══ TASK INPUTS

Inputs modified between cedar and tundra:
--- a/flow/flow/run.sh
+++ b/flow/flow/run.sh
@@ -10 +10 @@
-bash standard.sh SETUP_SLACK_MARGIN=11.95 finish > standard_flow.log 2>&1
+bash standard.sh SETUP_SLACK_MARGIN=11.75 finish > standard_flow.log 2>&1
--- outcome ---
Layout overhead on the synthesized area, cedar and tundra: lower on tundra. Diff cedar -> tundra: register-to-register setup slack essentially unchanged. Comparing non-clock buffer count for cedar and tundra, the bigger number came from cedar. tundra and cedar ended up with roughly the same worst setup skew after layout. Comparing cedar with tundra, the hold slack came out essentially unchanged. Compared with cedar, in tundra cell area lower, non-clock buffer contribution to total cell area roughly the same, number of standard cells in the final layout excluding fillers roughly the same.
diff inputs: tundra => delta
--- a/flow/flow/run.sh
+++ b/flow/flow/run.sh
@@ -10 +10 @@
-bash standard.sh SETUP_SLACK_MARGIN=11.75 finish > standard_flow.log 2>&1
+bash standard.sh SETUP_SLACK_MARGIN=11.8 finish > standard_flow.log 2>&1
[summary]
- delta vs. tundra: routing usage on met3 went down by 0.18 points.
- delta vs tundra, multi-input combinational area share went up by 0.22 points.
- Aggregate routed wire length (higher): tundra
Source: an optimization exercise on an open RTL-to-GDS flow (aim: small area, a short achievable clock period and few clock cycles). Production flows keep margins and buffers that such runs may drop. In this exercise RTL edits were held to simulation tests only and were not proved equivalent to the original. No run shown here takes its clock network from TritonCTS; it comes from the design's own scripts or RTL. No driver is modelled on the clock port, so clock power and skew are understated where the tree is cut down; a real chip needs a root buffer or a tree. Power figures rest on the tool's default switching activity, not on a simulated workload.

File: flow/design.v
module zre_rot (
    input  wire       clk,
    input  wire       rst,
    input  wire       start,
    input  wire [1:0] mode,
    input  wire [4:0] width,      
    input  wire [4:0] height,     
    input  wire       pix_valid,
    input  wire       pix,
    output reg        out_valid,
    output reg  [7:0] out_byte,
    output reg        out_last
);
    reg [1:0]  cfg_mode;
    reg [3:0]  wm1, hm1;           
    reg        busy;               
    reg        in_act;             
    reg [3:0]  ic;                 
    reg [3:0]  oc;                 
    reg        m0_pend;            
    reg        k;                  
    reg        s2;                 
    reg [15:0] col [0:15];
    reg        pv, px;
    reg        fresh;
    always @(posedge clk) begin
        pv    <= pix_valid;
        px    <= pix;
        fresh <= start & ~busy;
    end
    wire m_none = (cfg_mode == 2'd0);
    wire m_cw   = (cfg_mode == 2'd1);
    wire m_180  = (cfg_mode == 2'd3);
    wire transp = cfg_mode[0] ^ cfg_mode[1];
    wire in_done = busy & ~in_act;
    wire [3:0] owm1 = transp ? hm1 : wm1;         
    wire [3:0] ohm1 = transp ? wm1 : hm1;         
    wire [3:0] icz = ic ^ {4{m_180}};
    wire [3:0] ic_step = ic ^ {&icz[2:0], &icz[1:0], icz[0], 1'b1};
    wire [3:0] ocz = oc ^ {4{m_cw}};
    wire [3:0] oc_step = oc ^ {&ocz[2:0], &ocz[1:0], ocz[0], 1'b1};
    wire [3:0] w_m1 = width[3:0] ^ {~|width[2:0], ~|width[1:0], ~width[0], 1'b1};
    wire [3:0] h_m1 = height[3:0] ^ {~|height[2:0], ~|height[1:0], ~height[0], 1'b1};
    wire we      = pv & in_act;
    wire row_end = m_180 ? (ic == 4'd0) : (ic == wm1);
    wire last_y  = m_cw ? (oc == 4'd0) : (oc == hm1);
    wire [3:0] wc = transp ? oc : ic;
    integer i;
    always @(posedge clk) begin
        for (i = 0; i < 16; i = i + 1)
            if (we && wc == i[3:0])
                col[i] <= {col[i][14:0], px};
    end
    wire ready    = m_none ? m0_pend : in_done;
    wire emit     = busy & ready;
    wire [3:0] p  = oc & {4{~m_none}};            
    wire row_last = m_cw ? (oc == 4'd0) : (oc == ohm1);
    wire k_end    = (k == s2);
    wire last_b   = m_none ? in_done : (k_end & row_last);
    reg [7:0] rd;
    integer b;
    always @(*) begin
        for (b = 0; b < 8; b = b + 1) begin
            rd[7 - b] = k ? col[8 + b][p] : col[b][p];
            if (!((~k & owm1[3]) | (b[2:0] <= owm1[2:0])))
                rd[7 - b] = 1'b0;
        end
    end
    always @(posedge clk) begin
        if (rst) begin
            busy      <= 1'b0;
            in_act    <= 1'b0;
            m0_pend   <= 1'b0;
            out_valid <= 1'b0;
        end else begin
            out_valid <= emit;
            m0_pend   <= we & m_none & ((ic[2:0] == 3'd7) | row_end);
            if (!busy) begin
                busy   <= start;
                in_act <= start;
            end else begin
                if (we && row_end && last_y) in_act <= 1'b0;
                if (emit && last_b) busy <= 1'b0;
            end
        end
    end
    always @(posedge clk) begin
        out_byte <= rd;
        out_last <= last_b;
        if (!busy) begin
            cfg_mode <= mode;
            wm1      <= w_m1;
            hm1      <= h_m1;
            k        <= 1'b0;
        end else if (fresh) begin
            ic       <= m_180 ? wm1 : 4'd0;
            oc       <= m_cw ? hm1 : 4'd0;
            s2       <= transp ? hm1[3] : wm1[3];
        end else begin
            if (we) begin
                ic <= row_end ? (m_180 ? wm1 : 4'd0) : ic_step;
                if (row_end)
                    oc <= last_y ? (m_cw ? wm1 : 4'd0) : oc_step;
                if (m_none) k <= ic[3];
            end
            if (emit && !m_none) begin
                k <= ~k & s2;
                if (k_end)
                    oc <= oc_step;
            end
        end
    end
endmodule
File: flow/flow/run.sh
#!/bin/bash
# The standard ORFS layout (standard.sh: standard synthesis, floorplan,
# placement, CTS, routing) with a few settings of its steps changed:
#  - port buffers are plain buffers (buf_2) instead of the delay cells that
#    buffer_ports picks by itself,
#  - the clock tree is a balanced two-level tree of clkbuf_16 built by
#    flow/manual_cts.tcl (PRE_CTS_TCL) instead of TritonCTS,
#  - repair_timing aims at 7.15 ns of setup slack on the design's 10 ns clock
#    (the SDC is the standard flow's, unchanged).
# make's full output goes to standard.log; ORFS keeps each step's log under
# orfs/logs/.
set -euo pipefail
cat >> config.mk <<EOC
export BUFFER_PORTS_ARGS = -buffer_cell sky130_fd_sc_hd__buf_2
export PRE_CTS_TCL = $PWD/flow/manual_cts.tcl
export SETUP_SLACK_MARGIN = 7.15
EOC
bash standard.sh > standard.log 2>&1
File: flow/flow/manual_cts.tcl
# Clock tree for this design, used in place of TritonCTS (sourced as
# PRE_CTS_TCL by ORFS's cts.tcl, it replaces the clock_tree_synthesis command).
#
# Two buffer levels, both balanced: the register clock pins are split into
# NB2 clusters of (nearly) equal size by k-means, each driven by one leaf
# buffer at the cluster's centre; the leaf buffers are split the same way
# into NB1 groups, each driven by one mid buffer that the clock port drives.
# The clock port thus drives NB1 (<= 4) buffer inputs.
# Two-level clock tree: port -> NB1 mid buffers -> NB2 leaf buffers -> register clock pins.
proc kmeans {pts nb iters} {
  # pts: list of {x y}; returns list of assignments and centres
  set n [llength $pts]
  set sorted [lsort -real -index 0 $pts]
  set cx {}; set cy {}
  for {set k 0} {$k < $nb} {incr k} {
    set s [lindex $sorted [expr {int(($k + 0.5) * $n / $nb)}]]
    lappend cx [lindex $s 0]; lappend cy [lindex $s 1]
  }
  for {set iter 0} {$iter < $iters} {incr iter} {
    set assign {}
    foreach s $pts {
      set best 0; set bd 1e30
      for {set k 0} {$k < $nb} {incr k} {
        set d [expr {hypot([lindex $s 0]-[lindex $cx $k], [lindex $s 1]-[lindex $cy $k])}]
        if {$d < $bd} {set bd $d; set best $k}
      }
      lappend assign $best
    }
    set sx [lrepeat $nb 0.0]; set sy [lrepeat $nb 0.0]; set cnt [lrepeat $nb 0]
    foreach s $pts a $assign {
      lset sx $a [expr {[lindex $sx $a] + [lindex $s 0]}]
      lset sy $a [expr {[lindex $sy $a] + [lindex $s 1]}]
      lset cnt $a [expr {[lindex $cnt $a] + 1}]
    }
    for {set k 0} {$k < $nb} {incr k} {
      if {[lindex $cnt $k] > 0} {
        lset cx $k [expr {[lindex $sx $k] / [lindex $cnt $k]}]
        lset cy $k [expr {[lindex $sy $k] / [lindex $cnt $k]}]
      }
    }
  }
  return [list $assign $cx $cy $cnt]
}


proc balance {pts nb la lcx lcy lcnt extra} {
  # rebalance: greedy capacity-limited assignment to the k-means centres,
  # then recentre, a few rounds
  set n [llength $pts]
  set cap [expr {($n + $nb - 1) / $nb + $extra}]
  for {set round 0} {$round < 6} {incr round} {
    set triples {}
    set i 0
    foreach s $pts {
      for {set k 0} {$k < $nb} {incr k} {
        lappend triples [list [expr {hypot([lindex $s 0]-[lindex $lcx $k], [lindex $s 1]-[lindex $lcy $k])}] $i $k]
      }
      incr i
    }
    set la [lrepeat $n -1]
    set lcnt [lrepeat $nb 0]
    foreach t [lsort -real -index 0 $triples] {
      lassign $t d i k
      if {[lindex $la $i] >= 0 || [lindex $lcnt $k] >= $cap} continue
      lset la $i $k
      lset lcnt $k [expr {[lindex $lcnt $k] + 1}]
    }
    set sx [lrepeat $nb 0.0]; set sy [lrepeat $nb 0.0]
    foreach s $pts a $la {
      lset sx $a [expr {[lindex $sx $a] + [lindex $s 0]}]
      lset sy $a [expr {[lindex $sy $a] + [lindex $s 1]}]
    }
    for {set k 0} {$k < $nb} {incr k} {
      if {[lindex $lcnt $k] > 0} {
        lset lcx $k [expr {[lindex $sx $k] / [lindex $lcnt $k]}]
        lset lcy $k [expr {[lindex $sy $k] / [lindex $lcnt $k]}]
      }
    }
  }
  return [list $la $lcx $lcy $lcnt]
}

proc add_buf {block master name in_net cx cy} {
  set inst [odb::dbInst_create $block $master $name]
  set net [odb::dbNet_create $block "${name}_net"]
  $net setSigType CLOCK
  [$inst findITerm A] connect $in_net
  [$inst findITerm X] connect $net
  $inst setLocation [expr {int($cx)}] [expr {int($cy)}]
  $inst setPlacementStatus PLACED
  return $net
}

proc manual_cts2 {nb1 nb2 midbuf leafbuf} {
  set db [ord::get_db]
  set block [ord::get_db_block]
  set clk_net [$block findNet clk]
  $clk_net setSigType CLOCK
  set sinks {}; set pts {}
  foreach it [$clk_net getITerms] {
    set bb [[$it getInst] getBBox]
    lappend sinks $it
    lappend pts [list [expr {([$bb xMin]+[$bb xMax])/2.0}] [expr {([$bb yMin]+[$bb yMax])/2.0}]]
  }
  lassign [kmeans $pts $nb2 60] la lcx lcy lcnt
  lassign [balance $pts $nb2 $la $lcx $lcy $lcnt 1] la lcx lcy lcnt
  puts "manual_cts2: leaf cluster sizes $lcnt"
  set lpts {}
  for {set k 0} {$k < $nb2} {incr k} { lappend lpts [list [lindex $lcx $k] [lindex $lcy $k]] }
  lassign [kmeans $lpts $nb1 60] ma mcx mcy mcnt
  lassign [balance $lpts $nb1 $ma $mcx $mcy $mcnt 0] ma mcx mcy mcnt
  puts "manual_cts2: mid cluster sizes $mcnt"
  set mm [$db findMaster $midbuf]
  set lm [$db findMaster $leafbuf]
  for {set m 0} {$m < $nb1} {incr m} {
    set mnet($m) [add_buf $block $mm "clkbuf_mid_$m" $clk_net [lindex $mcx $m] [lindex $mcy $m]]
  }
  for {set k 0} {$k < $nb2} {incr k} {
    set lnet($k) [add_buf $block $lm "clkbuf_leaf_$k" $mnet([lindex $ma $k]) [lindex $lcx $k] [lindex $lcy $k]]
  }
  foreach it $sinks a $la {
    $it disconnect
    $it connect $lnet($a)
  }
}

set ::mcts_nb1 4
set ::mcts_nb2 12
rename clock_tree_synthesis __tritoncts_clock_tree_synthesis
proc clock_tree_synthesis {args} {
  manual_cts2 $::mcts_nb1 $::mcts_nb2 sky130_fd_sc_hd__clkbuf_16 sky130_fd_sc_hd__clkbuf_16
}
File: flow/standard.sh
#!/bin/bash
# synth_recipe.tcl (not shown) runs the flow's synth.tcl, then flattens the netlist and writes it again
# the make line also repeats each setting of config.mk as NAME=value (left out here)
make -C /OpenROAD-flow-scripts/flow DESIGN_CONFIG=/design/flow/config.mk WORK_HOME=/design/flow/orfs CLKGATE_MAP_FILE= SYNTH_SCRIPT=/design/flow/synth_recipe.tcl "${@:-finish}"
File: flow/config.mk
export PLATFORM = sky130hd
export DESIGN_NAME = zre_rot
export DESIGN_NICKNAME = zre_rot
export VERILOG_FILES = /design/flow/design.v
export SDC_FILE = /design/flow/constraint.sdc
export NUM_CORES = 4
export LEC_CHECK = 0
export CAP_MARGIN = 5
export CORE_MARGIN = 2
export CORE_UTILIZATION = 65
export PLACE_DENSITY = 0.8
export SLEW_MARGIN = 5
export SYNTH_MEMORY_MAX_BITS = 4096
export BUFFER_PORTS_ARGS = -buffer_cell sky130_fd_sc_hd__buf_2
export PRE_CTS_TCL = /design/flow/flow/manual_cts.tcl
export SETUP_SLACK_MARGIN = 7.15
File: flow/constraint.sdc
create_clock -name core_clock -period 10.0 [get_ports {clk}]
set_input_delay 2.0000 -clock core_clock [delete_from_list [all_inputs] [get_ports {clk}]]
set_output_delay 2.0000 -clock core_clock [all_outputs]
set_load 0.01 [all_outputs]
==> impl_metrics.csv, run 1 <==
group,metric,value,unit
logic_synthesis,yosysWarnings,2,
drt,wl_per_cell,23.8,um
global_routing,grt_pass1_vias,6275,
global_routing,track_usage,22.7,%
die,die_x,141,um
timing,period_share,27.7,%
logic_synthesis,synth_cell_types,64,
finish,layout_common_cells,"edfxtp_1, mux4_2, nand2_1, nor2_1, buf_2",
setup_path,crit_buf_inv,1,
drt,totalWireLength,22000,um
timing,relSlewSlack,29.9,%
finish,diodes,0,
die,start_util,66.9,%
clocking,path_clk_slew,90,ps
worst_hold_path,holdCritPathClass,"register to register",
pwr,ir_worst_vdd,141,uV
finish,seq_area,8600,um2
logic_synthesis,syn_nets,704,
status,status,"complete, no violations",
logic_synthesis,syn_area_per_cell,17.9,um2
setup_path,startpoint_type,"register",
global_routing,grt_use_met3,2.24,%
timing,fin_crit,2770,ps
logic_synthesis,synth_ff_type,"edfxtp_1",
drt,drt-pass1-iter-count,5,
pwr,pwr_density_cell,172,nW/um2
drt,avgViaCountPerCell,6.74,
timing,setup_viol,0,
drt,dr_total_vias,6218,
timing,final_hold_viol_count,0,
setup_path,crit_chain,"buf_2",
placement,port_buffers,24,
logic_synthesis,synth_edf_count,275,
finish,multi_input_area,3370,um2
global_routing,grt.overflow.total,0,
die,std_cell_rows,49,
setup_path,slowest_stage,"dfxtp_1",
finish,layout_commonest_cell,"edfxtp_1",
setup_path,critPathKind,"register to primary output",
setup_path,worstPathArrival,770,ps
global_routing,grt.busiest_layer,"met2",
pwr,p_leak,4.16,nW
logic_synthesis,postSynth.asyncResetShare,0,%
finish,fill_cells,1112,
placement,pre_cts_ws,6150,ps
finish,fin_nets,721,
global_routing,met1_usage,34.6,%
logic_synthesis,ys_ff_latch,292,
global_routing,grtUsageMet2,37.3,%
placement,dpl-instance-area,12400,um2
timing,worst_slew_pin_slew,1050,ps
global_routing,grt_start_max_net_pins,47,
logic_synthesis,synthCells,679,
global_routing,antenna_found_initial,0,
logic_synthesis,syn_area,12100,um2
timing,finalWorstSetupSlack,7230,ps
setup_path,path_delay_family,"flip-flops",
placement,hpwl,14300,um
timing,hold-worst-slack,435,ps
setup_path,critPathMaxStageDelay,330,ps
timing,max_freq,361,MHz
clocking,clock_latency,310,ps
drt,drtAntennaViolNets,0,
finish,utilization,71.4,%
placement,gp_congestion,0.864,
die,ioPinCount,27,
setup_path,required,8000,ps
clocking,cts_hold_buffers,0,
timing,fin_skew,17.9,ps
timing,tns,0,ps
die,die_h,141,um
logic_synthesis,synth-seq-area-share,70.8,%
finish,drive_gt1_share,20.6,%
finish,area_growth,6.74,%
finish,fin_area,13000,um2
timing,drv_slew,0,
timing,rsz0062_at_grt,"false",
setup_path,endpoint_kind,"primary output",
drt,drc,0,
run,cap_viol_max_count,0,
setup_path,cp_max_fo,1,
die,core_area,18100,um2
die,die-area,19800,um2
drt,dr.first_iter.drc_count,684,
global_routing,grt_pass1_wl,35500,um
==> kinds of logic (layout without fill, tap and decap cells) <==
| logic type | Yosys count | in the layout | share of synthesized area [%] |
|---|---|---|---|
| mux | 86 | 86 | 14.2 |
| compound gates | 76 | 76 | 4.33 |
| fa+ha+maj | 8 | 8 | 0.825 |
| flops | 292 | 292 | 70.8 |
| buf+inv | 59 | 73 | 2.59 |
| simple gates | 139 | 140 | 5.89 |
| xor+xnor | 19 | 19 | 1.37 |
==> power by group <==
| group | switching (mW) | total, mW | internal (mW) | leakage (nW) |
|---|---|---|---|---|
| registers | 0.0278 | 1.37 | 1.35 | 2.63 |
| logic | 0.132 | 0.240 | 0.108 | 1.34 |
| clock network | 0.321 | 0.609 | 0.288 | 0.197 |
==> per-layer routing <==
layer,routed length [um],vias to the layer above
met5,0,-
met1,9370,3202
met3,1360,43
li1,-,2742
met2,10800,231
met4,511,0
==> sequential cells by signal, indices dropped and copies added, names as in the netlist, 2 cells and up <==
register,count
oc,4
cfg_mode,2
col,256
out_byte,8
wm1,4
hm1,4
ic,4
==> synthesized netlist by cell type, drive strengths merged, types with 10 or more instances <==
| cell type | count | area share [%] |
|---|---|---|
| buf | 25 | 1.5 |
| nand2 | 31 | 0.96 |
| edfxtp | 275 | 68 |
| mux4 | 64 | 12 |
| o21ai | 14 | 0.58 |
| nand3 | 15 | 0.62 |
| dfxtp | 17 | 2.8 |
| xnor2 | 10 | 0.72 |
| mux2i | 13 | 1.1 |
| inv | 20 | 0.62 |
| a21oi | 12 | 0.49 |
| clkbuf | 13 | 0.41 |
| nor2 | 36 | 1.1 |
| nor3 | 14 | 0.62 |
==> timing repair <==
item / in CTS / in global routing
setup buffers: 1 / 0
setup endpoints to repair: 172 / 201
cloned: 1 / 0
pin swaps: 5 / 0
gates resized for setup: 25 / 10
==> metrics by stage <==
stage	total power [mW]	std cells
4_1_cts	2.13	923
5_1_grt	2.30	923
3_5_place_dp	1.63	905
3_3_place_gp	1.62	905
2_1_floorplan	1.57	679
6_report	2.22	923
==> cell type report <==
cell class | instances | area share [%]
Sequential cell | 292 | 66.4
Multi-Input combinational cell | 329 | 26.0
Timing Repair Buffer | 36 | 1.72
Buffer | 16 | 3.09
Tap cell | 229 | 2.21
Inverter | 21 | 0.608
==> final timing paths <==
| path | startpoint | endpoint | slack, ps | cells past startpoint |
|---|---|---|---|---|
| setup / recovery | out_byte[3] | out_byte[3] | 7230 | 1 |
| hold / removal | col[12][8] | col[12][9] | 440 | 0 |
| setup reg to reg | cfg_mode[1] | oc[1] | 7330 | 7 |
| hold reg to reg | col[12][8] | col[12][9] | 440 | 0 |
Testbench counts, summed over its fixed seeds: cycles 94,156.
==> run 2: changes to the inputs <==
--- a/flow/config.mk
+++ b/flow/config.mk
@@ -9,5 +9,5 @@
 export CORE_MARGIN = 2
 export CORE_UTILIZATION = 65
-export PLACE_DENSITY = 0.8
+export PLACE_DENSITY = 0.7
 export SLEW_MARGIN = 5
 export SYNTH_MEMORY_MAX_BITS = 4096
==> run 2 against run 1 <==
Net effect: sequential share of layout area rose by 0.11 points; synthesized cell count did not move; flip-flop and latch count did not move; register-to-register slack got worse by 50 ps; cell count rose by 0.33%; still clean; largest power group unchanged; hold slack improved by 11 ps; combinational power barely moved; via count fell by 0.27%.
==> impl_metrics.csv, run 2 <==
group,metric,value,unit
timing,rsz0062_at_grt,"true",
drt,topRoutingLayerUsed,"met4",
finish,largest_reg_flops,256,
logic_synthesis,synth-seq-area-share,70.8,%
logic_synthesis,synth_top_area_share,68.0,%
timing,max_freq,358,MHz
finish,layout_commonest_cell,"edfxtp_1",
logic_synthesis,yosysTopAreaCell,"edfxtp_1",
worst_hold_path,holdCritPathClass,"register to register",
logic_synthesis,syn_area_per_cell,17.9,um2
timing,final_hold_viol_count,0,
clocking,cts_hold_buffers,0,
timing,hold-worst-slack,446,ps
timing,relSlewSlack,38.4,%
pwr,p_leak,4.17,nW
timing,drv_slew,0,
setup_path,endpoint_kind,"primary output",
placement,port_buffers,24,
logic_synthesis,syn_nets,704,
setup_path,path_depth,1,
finish,layout_common_cells,"edfxtp_1, mux4_2, nand2_1, nor2_1, buf_2",
finish,fin_cells,926,
timing,period_share,27.9,%
die,core_area,18100,um2
setup_path,cp-startpoint,"out_byte[5]",
setup_path,cp_max_fo,1,
placement,hpwl,14200,um
die,start_util,66.9,%
setup_path,worstPathArrival,790,ps
finish,fin_nets,724,
logic_synthesis,ys_ff_latch,292,
logic_synthesis,yosysMostFrequentCell,"edfxtp_1",
drt,met2_length,10600,um
global_routing,antenna_found_initial,0,
drt,totalWireLength,22200,um
logic_synthesis,synth_ff_type,"edfxtp_1",
global_routing,grt_start_max_net_pins,38,
drt,dr_total_vias,6201,
logic_synthesis,synthCells,679,
setup_path,startpoint_type,"register",
logic_synthesis,postSynth.asyncResetShare,0,%
placement,gp_congestion,0.875,
clocking,clock_latency,320,ps
pwr,p_clk_share,27.7,%
timing,setup_viol,0,
pwr,pwr-share-seq,61.6,%
status,status,"complete, no violations",
drt,drtAntennaViolNets,0,
setup_path,crit_path_end,"out_byte[5]",
setup_path,crit_chain,"buf_2",
finish,reg_top3,"col x256, out_byte x8",
logic_synthesis,yosysWarnings,2,
global_routing,grt_pass1_wl,35100,um
global_routing,grt_pass1_vias,6080,
finish,top_register,"col",
logic_synthesis,synth_commonest_cells,"edfxtp_1, mux4_2, nor2_1",
drt,wl_per_cell,23.9,um
drt,avgViaCountPerCell,6.70,
clocking,path_clk_slew,90,ps
global_routing,track_usage,22.7,%
drt,drc,0,
finish,drive_gt1_share,20.4,%
setup_path,critPathKind,"register to primary output",
die,die-area,19800,um2
placement,place_inst,909,
drt,met3RoutedLength,1490,um
logic_synthesis,synth_edf_count,275,
setup_path,rr_worst_depth,5,
setup_path,r2r-start,"cfg_mode[1]",
die,std_cell_rows,49,
pwr,intPower,1.74,mW
finish,area_growth,6.57,%
timing,worst_slew_pin_slew,922,ps
pwr,p_comb_share,10.7,%
drt,dr.first_iter.drc_count,644,
die,ioPinCount,27,
setup_path,crit_buf_inv,1,
timing,fin_skew,25.0,ps
drt,drt-pass1-iter-count,5,
setup_path,timing.rr.end,"col[12][14]",
timing,tns,0,ps
die,die_h,141,um
global_routing,grt.overflow.total,0,
logic_synthesis,ys_top_cells_by_area,"edfxtp_1, mux4_2, dfxtp_1",
setup_path,slowest_stage,"dfxtp_1",
drt,wl_met1,9650,um
finish,diodes,0,
setup_path,path_delay_family,"flip-flops",
pwr,pwr_density_cell,172,nW/um2
die,die_x,141,um
setup_path,critPathMaxStageDelay,350,ps
placement,pre_cts_ws,6740,ps
pwr,finalPower,2.23,mW
logic_synthesis,synth_cell_types,64,
timing,fin_crit,2790,ps
pwr,swShare,21.8,%
setup_path,required,8000,ps
pwr,net-switching-power,0.487,mW
logic_synthesis,syn_area,12100,um2
setup_path,r2r_slack,7280,ps
timing,finalWorstSetupSlack,7210,ps
run,cap_viol_max_count,0,
pwr,ir_worst_vdd,140,uV
## run 2: logic make-up after synthesis
family / synth area share (%)
xor gates and xnor gates: 1.37
DFF: 70.8
buffers and inverters: 2.59
AOI/OAI and AO/OA: 4.33
adders and majority gates: 0.825
and+or+nand+nor: 5.89
muxes: 14.2
## run 2: final cells by class
| type | count | area (um2) |
|---|---|---|
| sequential | 292 | 8600 |
| fill | 1150 | 5210 |
| multi-input combinational | 329 | 3320 |
| buffer | 16 | 400 |
| tap | 229 | 287 |
| timing repair buffer | 39 | 244 |
| inverter | 21 | 78.8 |
## run 2: per-layer routing
metal | vias up | GRT usage [%]
li1 | 2745 | -
met1 | 3196 | 34.8
met2 | 223 | 36.8
met3 | 37 | 2.92
met4 | 0 | 3.42
met5 | - | 0
## run 2: power by group through the flow
stage          clock, mW  combinational, mW  sequential (mW)
2_1_floorplan          0              0.180             1.39
3_3_place_gp           0              0.230             1.40
3_5_place_dp           0              0.233             1.40
4_1_cts            0.490              0.238             1.40
5_1_grt            0.675              0.256             1.38
6_report           0.618              0.237             1.37
## run 2: stage by stage
step | utilization (%) | instance area, um2
3_5_place_dp | 68.5 | 12400
3_3_place_gp | 68.5 | 12400
6_report | 71.3 | 12900
5_1_grt | 71.3 | 12900
4_1_cts | 71.1 | 12900
2_1_floorplan | - | 12100
## run 2: what timing repair did
item / CTS / global route
gates cloned: 1 / 0
pin swaps: 1 / 0
endpoints found under the hold margin: 0 / 0
buffers inserted: 0 / 0
gates resized for setup: 17 / 6
setup endpoints to repair: 137 / 69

════

# AIM OF THE TASK:
Print the first line of the records above and each line after it, exactly, through the line with "- Aggregate routed".

# EXPECTED OUTPUT:
Inputs modified between cedar and tundra:
--- a/flow/flow/run.sh
+++ b/flow/flow/run.sh
@@ -10 +10 @@
-bash standard.sh SETUP_SLACK_MARGIN=11.95 finish > standard_flow.log 2>&1
+bash standard.sh SETUP_SLACK_MARGIN=11.75 finish > standard_flow.log 2>&1
--- outcome ---
Layout overhead on the synthesized area, cedar and tundra: lower on tundra. Diff cedar -> tundra: register-to-register setup slack essentially unchanged. Comparing non-clock buffer count for cedar and tundra, the bigger number came from cedar. tundra and cedar ended up with roughly the same worst setup skew after layout. Comparing cedar with tundra, the hold slack came out essentially unchanged. Compared with cedar, in tundra cell area lower, non-clock buffer contribution to total cell area roughly the same, number of standard cells in the final layout excluding fillers roughly the same.
diff inputs: tundra => delta
--- a/flow/flow/run.sh
+++ b/flow/flow/run.sh
@@ -10 +10 @@
-bash standard.sh SETUP_SLACK_MARGIN=11.75 finish > standard_flow.log 2>&1
+bash standard.sh SETUP_SLACK_MARGIN=11.8 finish > standard_flow.log 2>&1
[summary]
- delta vs. tundra: routing usage on met3 went down by 0.18 points.
- delta vs tundra, multi-input combinational area share went up by 0.22 points.
- Aggregate routed wire length (higher): tundra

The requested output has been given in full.